Source data:
$ cat design/flow/design.v
module HA (input logic a, b, output logic s, c );
    assign s = a ^ b;
    assign c = a & b;
endmodule
module mBB (
    input  logic       en,
    input  logic [1:0] a, b, sel,
    output logic [3:0] p
);
    localparam UxU = 2'b00;
    localparam UxS = 2'b01;
    localparam SxU = 2'b10;
    localparam SxS = 2'b11;
    logic [1:0] ai, bi;
    logic [3:0] pi;
    assign ai = (!en)? 0 : (sel==UxS)? b : a;
    assign bi = (!en)? 0 : (sel==UxS)? a : b;
    logic [1:0] pp0, pp1;
    assign pp0 = { (ai[1] & bi[0]), (ai[0] & bi[0]) };
    assign pp1 = { (ai[1] & bi[1]), (ai[0] & bi[1]) };
    assign pi[0] = pp0[0];
    logic HA_p1_co;
    HA HA_p1(
        .a((sel==0)? pp0[1] : ~pp0[1]),
        .b((sel==0)? pp1[0] : ~pp1[0]),
        .c(HA_p1_co),
        .s(pi[1]));
    logic HA_p2_1_co, HA_p2_1_s;
    HA HA_p2_1(
        .a(1'b1),
        .b(pp1[1]),
        .c(HA_p2_1_co),
        .s(HA_p2_1_s));
    logic HA_p2_0_a, p3_0;
    assign HA_p2_0_a = (sel==0)? pp1[1] : HA_p2_1_s;
    HA HA_p2_0(
        .a(HA_p2_0_a),
        .b(HA_p1_co),
        .c(p3_0),
        .s(pi[2]));
    assign pi[3] = (sel==0)? p3_0: ~(HA_p2_1_co | p3_0);
    always @(*) begin
        if (en) begin
            case (sel)
                UxU, SxS: p <= pi;
                UxS, SxU: p <= (~bi[1])? pi : 
                        {(pi[3] ^ ai[1]) ^ (pi[2] & ai[0]),  
                         (pi[2] ^ ai[0]) ,  pi[1:0]};        
            endcase
        end else begin
            p <= 4'b0; 
        end
    end
endmodule
module mFU (
    input  logic        clk, nrst,
    input  logic [ 7:0] a, b,
    input  logic [ 1:0] mode,
    output logic [15:0] p
);
    localparam _8x8 = 2'b00;
    localparam _4x4 = 2'b01;
    localparam _2x2 = 2'b10;
    localparam NOOP = 2'b11;
    logic [15:0] en;
    always @(*) begin
        case (mode)
            _8x8: en = 16'b1111_1111_1111_1111;
            _4x4: en = 16'b1111_0000_0000_1111;
            _2x2: en = 16'b1001_0000_0000_1001; 
            default: en = 16'b0;
        endcase
    end
    logic [31:0] sel;
    always @(*) begin
        case (mode)
            _8x8: sel = 32'b11100100_10100000_01000100_00000000;
            _4x4: sel = 32'b11100100_00000000_00000000_11100100;
            _2x2: sel = 32'b11000011_00000000_00000000_11000011; 
            default: sel = 32'b0;
        endcase
    end
    logic [3:0] p0_ll, p0_hl, p0_lh, p0_hh;
    logic [3:0] p1_ll, p1_hl, p1_lh, p1_hh;
    logic [3:0] p2_ll, p2_hl, p2_lh, p2_hh;
    logic [3:0] p3_ll, p3_hl, p3_lh, p3_hh;
    mBB mbb_0_hh(.en(en[15]), .a(a[7:6]), .b(b[7:6]), .sel(sel[31:30]), .p(p0_hh));
    mBB mbb_0_hl(.en(en[14]), .a(a[7:6]), .b(b[5:4]), .sel(sel[29:28]), .p(p0_hl));
    mBB mbb_0_lh(.en(en[13]), .a(a[5:4]), .b(b[7:6]), .sel(sel[27:26]), .p(p0_lh));
    mBB mbb_0_ll(.en(en[12]), .a(a[5:4]), .b(b[5:4]), .sel(sel[25:24]), .p(p0_ll));
    mBB mbb_1_hh(.en(en[11]), .a(a[7:6]), .b(b[3:2]), .sel(sel[23:22]), .p(p1_hh));
    mBB mbb_1_hl(.en(en[10]), .a(a[7:6]), .b(b[1:0]), .sel(sel[21:20]), .p(p1_hl));
    mBB mbb_1_lh(.en(en[ 9]), .a(a[5:4]), .b(b[3:2]), .sel(sel[19:18]), .p(p1_lh));
    mBB mbb_1_ll(.en(en[ 8]), .a(a[5:4]), .b(b[1:0]), .sel(sel[17:16]), .p(p1_ll));
    mBB mbb_2_hh(.en(en[ 7]), .a(a[3:2]), .b(b[7:6]), .sel(sel[15:14]), .p(p2_hh));
    mBB mbb_2_hl(.en(en[ 6]), .a(a[3:2]), .b(b[5:4]), .sel(sel[13:12]), .p(p2_hl));
    mBB mbb_2_lh(.en(en[ 5]), .a(a[1:0]), .b(b[7:6]), .sel(sel[11:10]), .p(p2_lh));
    mBB mbb_2_ll(.en(en[ 4]), .a(a[1:0]), .b(b[5:4]), .sel(sel[ 9: 8]), .p(p2_ll));
    mBB mbb_3_hh(.en(en[ 3]), .a(a[3:2]), .b(b[3:2]), .sel(sel[ 7: 6]), .p(p3_hh));
    mBB mbb_3_hl(.en(en[ 2]), .a(a[3:2]), .b(b[1:0]), .sel(sel[ 5: 4]), .p(p3_hl));
    mBB mbb_3_lh(.en(en[ 1]), .a(a[1:0]), .b(b[3:2]), .sel(sel[ 3: 2]), .p(p3_lh));
    mBB mbb_3_ll(.en(en[ 0]), .a(a[1:0]), .b(b[1:0]), .sel(sel[ 1: 0]), .p(p3_ll));
    logic [7:0] p0, p1, p2, p3;
    logic p1_lh_ex, p2_hl_ex;
    logic p3_hl_ex, p3_lh_ex;
    assign p1_lh_ex = (mode==_8x8)? 0 : p1_lh[3];
    assign p2_hl_ex = (mode==_8x8)? 0 : p2_hl[3];
    assign p3_hl_ex = (mode==_8x8)? 0 : p3_hl[3];
    assign p3_lh_ex = (mode==_8x8)? 0 : p3_lh[3];
    assign p0 = {p0_hh,p0_ll} + { { {2{p0_hl[3]}} , p0_hl } + { {2{p0_lh[3]}} , p0_lh } , 2'b00};
    assign p1 = {p1_hh,p1_ll} + { { {2{p1_hl[3]}} , p1_hl } + { {2{p1_lh_ex}} , p1_lh } , 2'b00};
    assign p2 = {p2_hh,p2_ll} + { { {2{p2_hl_ex}} , p2_hl } + { {2{p2_lh[3]}} , p2_lh } , 2'b00};
    assign p3 = {p3_hh,p3_ll} + { { {2{p3_hl_ex}} , p3_hl } + { {2{p3_lh_ex}} , p3_lh } , 2'b00};
    always @(*) begin
        if (!nrst) begin
            p = 16'h0;
        end else begin
            case (mode)
                _8x8:    p = { p0, p3 } +  { { {4{p1[7]}} , p1 } + { {4{p2[7]}} , p2 } , 4'b0000 };
                _4x4:    p = {{8{p0[7]}},p0} + {{8{p3[7]}},p3};
                _2x2:    p = {{12{p0_hh[3]}},p0_hh} + {{12{p0_ll[3]}},p0_ll} + {{12{p3_hh[3]}},p3_hh} + {{12{p3_ll[3]}},p3_ll};
                default: p = 16'h0;
            endcase
        end
    end
endmodule
module pe #(
    parameter int DATA_WIDTH = 8
) (
    input logic i_clk, i_nrst, 
    input logic [1:0] i_mode,
    input logic [DATA_WIDTH-1:0] i_ifmap, i_weight,
    input logic [DATA_WIDTH*2-1:0] i_psum,
    input logic i_reg_clear,  
    input logic i_pe_en,   
    input logic i_psum_out_en,
    output logic [DATA_WIDTH-1:0] o_ifmap, o_weight,
    output logic [DATA_WIDTH*2-1:0] o_ofmap
);
    logic [DATA_WIDTH-1:0] reg_ifmap, reg_weight;
    logic [DATA_WIDTH*2-1:0] reg_psum, o_multiplier, reg_psum_out;
    always_ff @(posedge i_clk or negedge i_nrst) begin
        if (~i_nrst) begin
            reg_ifmap <= 0;
            reg_weight <= 0;
        end else begin
            if (i_reg_clear) begin
                reg_ifmap <= 0;
                reg_weight <= 0;
            end else if (i_pe_en) begin
                reg_ifmap <= i_ifmap;
                reg_weight <= i_weight;
            end
        end
    end
    mFU mfu (
        .clk(i_clk),
        .nrst(i_nrst),
        .a(i_ifmap),
        .b(i_weight),
        .mode(i_mode),
        .p(o_multiplier)
    );
    logic write_en;
    assign write_en = i_pe_en & (reg_ifmap != 0 & reg_weight != 0);
    always_ff @(posedge i_clk or negedge i_nrst) begin
        if(~i_nrst) begin
            reg_psum <= 0;
            reg_psum_out <= 0;
        end else begin
            if(i_psum_out_en) begin
                reg_psum_out <= reg_psum;
            end else if (i_reg_clear) begin
                reg_psum <= 0;
                reg_psum_out <= 0;
            end else if(i_pe_en) begin
                reg_psum <= reg_psum + o_multiplier;
            end 
        end
    end
    always_comb begin
        o_ifmap = reg_ifmap;
        o_weight = reg_weight;
        o_ofmap = reg_psum_out;
    end
endmodule
module systolic_array #(
    parameter DATA_WIDTH = 8,
    parameter WIDTH = 2,
    parameter HEIGHT = 2
) (
    input logic i_clk, i_nrst, i_reg_clear, i_pe_en, i_psum_out_en,
    input logic [1:0] i_mode,
    input logic [0:HEIGHT-1][DATA_WIDTH-1:0] i_ifmap, 
    input logic [0:WIDTH-1][DATA_WIDTH-1:0] i_weight,
    output logic [0:HEIGHT-1][DATA_WIDTH*2-1:0] o_ofmap
);
    logic [0:HEIGHT-1][0:WIDTH][DATA_WIDTH-1:0] mat_A;
    logic [0:HEIGHT][0:WIDTH-1][DATA_WIDTH-1:0] mat_B;
    logic [0:HEIGHT-1][0:WIDTH][DATA_WIDTH*2-1:0] mat_C;
    genvar jj;
    generate
        for (jj=0; jj < HEIGHT; jj++) begin : y_ios
            assign mat_A[jj][0] = i_ifmap[jj]; 
            assign o_ofmap[jj] = mat_C[jj][0];
        end
    endgenerate
    genvar ii;
    generate
        for (ii=0; ii < WIDTH; ii++) begin : x_ios
            assign mat_B[0][ii] = i_weight[ii];
        end
    endgenerate
    genvar i, j;
    generate
        for (j=0; j < HEIGHT; j++) begin : y_axis
            for (i=0; i < WIDTH; i++) begin : x_axis
                pe #(
                    .DATA_WIDTH(DATA_WIDTH)
                ) pe_inst (
                    .i_clk(i_clk),
                    .i_nrst(i_nrst),
                    .i_mode(i_mode),
                    .i_ifmap(mat_A[j][i]),
                    .i_weight(mat_B[j][i]),
                    .i_reg_clear(i_reg_clear),
                    .i_pe_en(i_pe_en),
                    .i_psum_out_en(i_psum_out_en),
                    .o_ifmap(mat_A[j][i+1]),
                    .o_weight(mat_B[j+1][i]),
                    .o_ofmap(mat_C[j][i])
                );
            end
        end
    endgenerate
endmodule
module systolic_top (
    input  logic         i_clk,
    input  logic         i_nrst,
    input  logic         i_reg_clear,
    input  logic         i_pe_en,
    input  logic         i_psum_out_en,
    input  logic [1:0]   i_mode,
    input  logic [63:0]  i_ifmap,    
    input  logic [7:0]   i_weight,
    output logic [127:0] o_ofmap     
);
    systolic_array #(
        .DATA_WIDTH(8),
        .WIDTH(1),
        .HEIGHT(8)
    ) systolic_array_inst (
        .i_clk(i_clk),
        .i_nrst(i_nrst),
        .i_mode(i_mode),
        .i_reg_clear(i_reg_clear),
        .i_pe_en(i_pe_en),
        .i_psum_out_en(i_psum_out_en),
        .i_ifmap(i_ifmap),
        .i_weight(i_weight),
        .o_ofmap(o_ofmap)
    );
endmodule
$ cat design/flow/run.sh
#!/bin/bash
# the make line also repeats each setting of config.mk as NAME=value (left out here)
make -C /OpenROAD-flow-scripts/flow DESIGN_CONFIG=/design/flow/config.mk WORK_HOME=/design/flow/orfs CLKGATE_MAP_FILE= finish
$ cat design/flow/config.mk
export PLATFORM = sky130hd
export DESIGN_NAME = systolic_top
export DESIGN_NICKNAME = systolic_top
export VERILOG_FILES = /design/flow/design.v
export SDC_FILE = /design/flow/constraint.sdc
export NUM_CORES = 4
export LEC_CHECK = 0
export ABC_AREA = 1
export CAP_MARGIN = 20
export CORE_ASPECT_RATIO = 0.5
export CORE_MARGIN = 2
export CORE_UTILIZATION = 64
export CTS_CLUSTER_DIAMETER = 362
export CTS_CLUSTER_SIZE = 98
export PLACE_DENSITY = 0.38
export SLEW_MARGIN = 20
export TNS_END_PERCENT = 15
$ cat design/flow/constraint.sdc
create_clock -name core_clock -period 6.29 [get_ports {i_clk}]
set_input_delay 1.2580 -clock core_clock [delete_from_list [all_inputs] [get_ports {i_clk}]]
set_output_delay 1.2580 -clock core_clock [all_outputs]
set_load 0.01 [all_outputs]
==> results of run 1 <==
through the flow:
stage                     area (sq um)  power [uW]  TNS [ns]  utilization (%)  hold slack (ns)
after floorplan                  60900        8630    -78.80                -            0.471
after detailed placement         78700       14100   -236.04             86.3            0.459
after CTS                        81600       15600    -82.62             89.5            0.452
after global placement           78700       13600   -211.05             86.3            0.463
routing by layer:
| metal | GRT usage [%] | overflow |
|---|---|---|
| met5 | 43.4 | 0 |
| met3 | 65.4 | 6 |
| met4 | 69.6 | 51 |
| met1 | 78.2 | 6 |
| met2 | 92.1 | 76 |
what timing repair did:
action / 4_1_cts
pin swaps: 241
setup endpoints to repair: 111
gates cloned: 6
setup buffers: 90
gates resized: 424
==> impl_metrics.tcl, run 1 <==
# flow metrics
set metrics [dict create \
    synth.yosys.seq_area_share_pct 13.2 \
    ys_area_sq_um 59300 \
    simple_gate_area_share_pct 23.0 \
    htreeDepth 1 \
    ys_ff 312 \
    outcome "did not finish" \
    grtUsageTotal_pct 77.2 \
    syn_avg_cell_area_sq_um 6.63 \
    cts.sinks 312 \
    ys_types 57 \
    die_width_um 434 \
    portBuffers 206 \
    syn_area_sq_um 59300 \
    xor_share_pct 7.52 \
    fp_util_pct 65.0 \
    top_cells_by_count "nand2_1, inv_1, ha_1, o21ai_0, a21oi_1" \
    synthMuxAreaShare_pct 0.0380 \
    clk_path_buf_depth 3 \
    dp_cells 12100 \
    syn_inst 8938 \
    core_area_sq_um 91300 \
    synthAdderAreaFrac_pct 28.0 \
    synthTopCellsByArea "ha_1, dfrtp_1, nand2_1, inv_1, o21ai_0" \
    async_flop_share_pct 100 \
    synthTopLogicFamily "adder cells" \
    error_line "[ERROR GRT-0232] Routing congestion too high. Check the congestion heatmap in the GUI." \
    fp.dieH_um 219 \
    edf_count 0 \
    synth_warnings 3 \
    aoi_share_pct 17.0 \
    numCtsBuffers 7 \
    fp_nets 10200 \
    dpl_worst_slack_ns -2.78 \
    cts_root_buf "clkbuf_16" \
    ios 207 \
    haltStage "5_1_grt" \
    dp_hpwl_um 194000 \
    grt_overflow 139 \
    synth_top_area_share_pct 22.1 \
    gp_congestion 1.07 \
    dieArea_sq_um 95200 \
    top_cell "nand2_1" \
    ff_type "dfrtp_1" \
    cts_hold_buf 0 \
    rows 78 \
    synth_stat.cells 8938 \
    top_area_cell "ha_1" \
]
==> inputs of run 2 (changes only) <==
- ABC_AREA: 1 -> default
- CORE_ASPECT_RATIO: 0.5 -> default
- CORE_UTILIZATION: 64 -> 72
- CTS_CLUSTER_DIAMETER: 362 -> default
- CTS_CLUSTER_SIZE: 98 -> 99
- PLACE_DENSITY: 0.38 -> 0.36
- TNS_END_PERCENT: 15 -> default
- clock period: 6.29 -> 7.4 ns (I/O delays scaled with it)
==> impl_metrics.tcl, run 2 <==
# flow metrics
set metrics [dict create \
    ys_ff 312 \
    synthMuxAreaShare_pct 2.68 \
    synth_stat.cells 7017 \
    synthTopCellsByArea "ha_1, dfrtp_1, xnor2_1, fa_1, a21oi_1" \
    outcome "did not finish" \
    aoi_share_pct 20.8 \
    ys_area_sq_um 56100 \
    simple_gate_area_share_pct 16.2 \
    rows 102 \
    syn_inst 7017 \
    numCtsBuffers 37 \
    cts.sinks 312 \
    htreeDepth 2 \
    top_cells_by_count "ha_1, a21oi_1, nand2_1, inv_1, xnor2_1" \
    ys_types 73 \
    synthAdderAreaFrac_pct 29.6 \
    gp_congestion 0.998 \
    fp_util_pct 72.6 \
    syn_avg_cell_area_sq_um 8.00 \
    dieArea_sq_um 80200 \
    synth_top_area_share_pct 23.3 \
    top_cell "ha_1" \
    edf_count 0 \
    haltStage "5_1_grt" \
    portBuffers 206 \
    async_flop_share_pct 100 \
    syn_area_sq_um 56100 \
    synthTopLogicFamily "adder cells" \
    synth_warnings 3 \
    grtUsageTotal_pct 90.1 \
    ff_type "dfrtp_1" \
    cts_hold_buf 0 \
    xor_share_pct 10.2 \
    core_area_sq_um 77300 \
    error_line "[ERROR GRT-0116] Global routing finished with congestion. Check the congestion regions in the DRC Viewer." \
    fp.dieH_um 283 \
    die_width_um 283 \
    clk_path_buf_depth 3 \
    dp_hpwl_um 166000 \
    dpl_worst_slack_ns -1.83 \
    top_area_cell "ha_1" \
    cts_root_buf "clkbuf_16" \
    fp_nets 8318 \
    synth.yosys.seq_area_share_pct 13.9 \
    ios 207 \
    grt_overflow 2791 \
]
[run 2: routing by layer]
layer | GRT overflow | global-route usage [%]
met1 | 31 | 84.7
met2 | 1919 | 109
met3 | 57 | 74.2
met4 | 782 | 100
met5 | 2 | 37.3
[run 2: through the flow]
step           cells  TNS, ns  area, sq um  utilization (%)
2_1_floorplan   7017    -2.96        57800                -
3_3_place_gp    9374   -84.19        70900             91.6
3_5_place_dp    9374  -112.49        70900             91.6
4_1_cts         9505   -26.25        74200             95.9
[run 2: timing repair]
item | in CTS
endpoints found under the hold margin | 0
endpoints found under the setup margin | 87
setup buffers | 61
cloned | 8
pin swaps | 188
gates resized | 290
==> inputs of run 3 (changes only) <==
- CAP_MARGIN: 20 -> 25
- CELL_PAD_IN_SITES_DETAIL_PLACEMENT: default -> 2
- CELL_PAD_IN_SITES_GLOBAL_PLACEMENT: default -> 3
- CORE_ASPECT_RATIO: default -> 0.78
- CORE_MARGIN: 2 -> 6
- CORE_UTILIZATION: 72 -> 48
- CTS_CLUSTER_SIZE: 99 -> default
- GPL_ROUTABILITY_DRIVEN: default -> 1
- GPL_TIMING_DRIVEN: default -> 0
- MAX_ROUTING_LAYER: default -> met4
- MIN_ROUTING_LAYER: default -> met2
- PLACE_DENSITY: 0.36 -> default
- SLEW_MARGIN: 20 -> 25
- TNS_END_PERCENT: default -> 95
- clock period: 7.4 -> 11.6 ns (I/O delays scaled with it)
==> impl_metrics.tcl, run 3 <==
# flow metrics
set metrics [dict create \
    synth_warnings 3 \
    haltStage "3_1_place_gp_skip_io" \
    syn_avg_cell_area_sq_um 8.00 \
    ys_types 73 \
    fp.dieH_um 314 \
    core_area_sq_um 116000 \
    rows 110 \
    fp_util_pct 48.5 \
    error_line "[ERROR GPL-0301] Utilization 102.431 % exceeds 100%." \
    xor_share_pct 10.2 \
    synthAdderAreaFrac_pct 29.6 \
    simple_gate_area_share_pct 16.2 \
    dieArea_sq_um 125000 \
    aoi_share_pct 20.8 \
    top_cell "ha_1" \
    edf_count 0 \
    synth.yosys.seq_area_share_pct 13.9 \
    synth_top_area_share_pct 23.3 \
    synth_stat.cells 7017 \
    top_area_cell "ha_1" \
    fp_nets 8318 \
    synthTopLogicFamily "adder cells" \
    ys_ff 312 \
    synthMuxAreaShare_pct 2.68 \
    ff_type "dfrtp_1" \
    async_flop_share_pct 100 \
    syn_inst 7017 \
    synthTopCellsByArea "ha_1, dfrtp_1, xnor2_1, fa_1, a21oi_1" \
    top_cells_by_count "ha_1, a21oi_1, nand2_1, inv_1, xnor2_1" \
    syn_area_sq_um 56100 \
    ys_area_sq_um 56100 \
    outcome "did not finish" \
    die_width_um 399 \
]
==> inputs of run 4 (changes only) <==
- ABC_AREA: default -> 0
- CAP_MARGIN: 25 -> 35
- CELL_PAD_IN_SITES_DETAIL_PLACEMENT: 2 -> 0
- CELL_PAD_IN_SITES_GLOBAL_PLACEMENT: 3 -> default
- CORE_ASPECT_RATIO: 0.78 -> default
- CORE_MARGIN: 6 -> 2
- CORE_UTILIZATION: 48 -> 21
- CTS_CLUSTER_DIAMETER: default -> 77
- CTS_CLUSTER_SIZE: default -> 48
- GPL_TIMING_DRIVEN: 0 -> default
- MAX_ROUTING_LAYER: met4 -> met5
- MIN_ROUTING_LAYER: met2 -> met1
- PLACE_DENSITY_LB_ADDON: default -> 0.21
- SLEW_MARGIN: 25 -> 20
- TNS_END_PERCENT: 95 -> 65
- clock period: 11.6 -> 10.0 ns (I/O delays scaled with it)
==> impl_metrics.tcl, run 4 <==
# collected from the flow reports
set metrics [dict create \
    syn_avg_cell_area_sq_um 8.00 \
    antenna_left 0 \
    grt_max_degree 122 \
    portBuffers 206 \
    cts_tree "yes" \
    cpMostUsedCell "ha_1" \
    min_delay_path_depth 1 \
    dp_hpwl_um 163000 \
    powerSeq_uw 1530 \
    p_sw_uw 3680 \
    wire_per_inst_um 18.4 \
    crit_required_ns 10.57 \
    power.density_nw_per_um2 120 \
    fin_skew_ns 0.0410 \
    hold_path_class "reg -> reg" \
    ff_type "dfrtp_1" \
    ys_area_sq_um 56100 \
    dieArea_sq_um 271000 \
    grt_pass1_wl_um 309000 \
    synth_top_area_share_pct 23.3 \
    syn_area_sq_um 56100 \
    xor_share_pct 10.2 \
    rows 189 \
    top_cells_by_count "ha_1, a21oi_1, nand2_1, inv_1, xnor2_1" \
    p_leak_uw 0.0346 \
    p_clk_uw 1460 \
    fp_nets 8318 \
    clk_path_buf_depth 3 \
    critPathLaunchType "primary input" \
    syn_inst 7017 \
    drt_iter0_drc 2566 \
    synthAdderAreaFrac_pct 29.6 \
    die_width_um 521 \
    cts_root_buf "clkbuf_16" \
    maxCapViolCount 0 \
    top_area_cell "ha_1" \
    r2r_cells 32 \
    path_clk_slew_ns 0.11 \
    ys_ff 312 \
    critPathMaxFanout 28 \
    htreeDepth 1 \
    synthMuxAreaShare_pct 2.68 \
    edf_count 0 \
    maxPowerGroup "combinational logic" \
    endpoint_kind "register" \
    fp_util_pct 21.1 \
    comb-power_uw 5010 \
    finalMaxSlewViolations 0 \
    antenna_found_initial 30 \
    outcome "timing/DRC/antenna clean" \
    ir_drop_mv 0.158 \
    synthTopLogicFamily "adder cells" \
    period_minus_slack_ns 9.35 \
    setup_viol 0 \
    grt_overflow 0 \
    gp_congestion 0.862 \
    ys_types 73 \
    rsz0062_at_grt "no" \
    viasPerCell 4.65 \
    fin_crit_sh_pct 93.5 \
    clk_latency_ns 0.69 \
    area_growth_pct 18.7 \
    synth_stat.cells 7017 \
    aoi_share_pct 20.8 \
    fin_nets 8659 \
    fmax_ghz 0.107 \
    tightest_slew_ns 0.862 \
    via_count 50800 \
    async_flop_share_pct 100 \
    dr.pass1.iters 7 \
    simple_gate_area_share_pct 16.2 \
    grt_pass1_vias 52100 \
    whs_ns 0.500 \
    hold_violations 0 \
    reg2reg_slack_ns 2.64 \
    internal_power_uw 4320 \
    arrival_ns 9.92 \
    critPathBufInv 6 \
    synth_warnings 3 \
    crit_cells 39 \
    slowest_stage "clkdlybuf4s50_1" \
    worstSetupStartpoint "i_mode[1]" \
    synth.yosys.seq_area_share_pct 13.9 \
    core_area_sq_um 266000 \
    synthTopCellsByArea "ha_1, dfrtp_1, xnor2_1, fa_1, a21oi_1" \
    detail_route.wirelength_um 201000 \
    route.detailed.drc 0 \
    utilization_pct 25.1 \
    warnings 34 \
    p_clk_share_pct 18.3 \
    top_cell "ha_1" \
    cts.sinks 312 \
    critical_path.max_stage_delay_ns 0.60 \
    critPathKind "in -> reg" \
    p_seq_share_pct 19.1 \
    ios 207 \
    fp.dieH_um 521 \
    numCtsBuffers 30 \
    slew-limit-headroom_pct 42.5 \
    cpLargestDelayFamily "adder cells" \
    grtUsageTotal_pct 14.5 \
    p_sw_share_pct 46.0 \
    comb_power_share_pct 62.6 \
]
## run 4: cell type report
cell class                 count  area [sq um]
clock buffer                  32           779
tap                         3533          4420
clock inverter                24           546
sequential                   312          7810
fill                       28800        199000
timing repair buffer         688          6040
antenna                        4          10.0
inverter                     600          2260
multi-input combinational   5726         44800
## run 4: through the flow
stage / power [uW] / cell area [sq um] / std cells / worst slack, ns / TNS, ns
finish: 8000 / 66600 / 10900 / 0.646 / 0
global route: 8760 / 66600 / 10900 / 0.00167 / 0
CTS: 8150 / 66500 / 10900 / 0.472 / 0
detailed placement: 6600 / 65200 / 10900 / -0.228 / -1.61
global placement: 6560 / 65200 / 10900 / -0.433 / -1.02
floorplan: 4820 / 56100 / 7017 / 0.717 / 0
## run 4: per-layer routing
layer	global-route usage [%]	up-vias	wire length [um]	share of wire, %
li1	-	25200	-	-
met4	2.97	16	4860	2.4
met2	27.5	726	103000	51
met1	17.8	24600	87600	44
met3	1.09	225	5170	2.6
met5	0	-	97	0.048
## run 4: timing repair
item | CTS | global route
hold buffers | 0 | 0
buffers inserted | 0 | 0
resized | 0 | 6
endpoints found under the setup margin | 0 | 6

EXERCISE INSTRUCTIONS: Copy out each line of the data above, exactly, if it lies between the line holding "assign HA_p2_0_a = (sel==0)?" and the line holding "logic [3:0] p0_ll, p0_hl, p0_lh, p0_hh;", inclusive; copy no other line.

SOLUTION:
    assign HA_p2_0_a = (sel==0)? pp1[1] : HA_p2_1_s;
    HA HA_p2_0(
        .a(HA_p2_0_a),
        .b(HA_p1_co),
        .c(p3_0),
        .s(pi[2]));
    assign pi[3] = (sel==0)? p3_0: ~(HA_p2_1_co | p3_0);
    always @(*) begin
        if (en) begin
            case (sel)
                UxU, SxS: p <= pi;
                UxS, SxU: p <= (~bi[1])? pi : 
                        {(pi[3] ^ ai[1]) ^ (pi[2] & ai[0]),  
                         (pi[2] ^ ai[0]) ,  pi[1:0]};        
            endcase
        end else begin
            p <= 4'b0; 
        end
    end
endmodule
module mFU (
    input  logic        clk, nrst,
    input  logic [ 7:0] a, b,
    input  logic [ 1:0] mode,
    output logic [15:0] p
);
    localparam _8x8 = 2'b00;
    localparam _4x4 = 2'b01;
    localparam _2x2 = 2'b10;
    localparam NOOP = 2'b11;
    logic [15:0] en;
    always @(*) begin
        case (mode)
            _8x8: en = 16'b1111_1111_1111_1111;
            _4x4: en = 16'b1111_0000_0000_1111;
            _2x2: en = 16'b1001_0000_0000_1001; 
            default: en = 16'b0;
        endcase
    end
    logic [31:0] sel;
    always @(*) begin
        case (mode)
            _8x8: sel = 32'b11100100_10100000_01000100_00000000;
            _4x4: sel = 32'b11100100_00000000_00000000_11100100;
            _2x2: sel = 32'b11000011_00000000_00000000_11000011; 
            default: sel = 32'b0;
        endcase
    end
    logic [3:0] p0_ll, p0_hl, p0_lh, p0_hh;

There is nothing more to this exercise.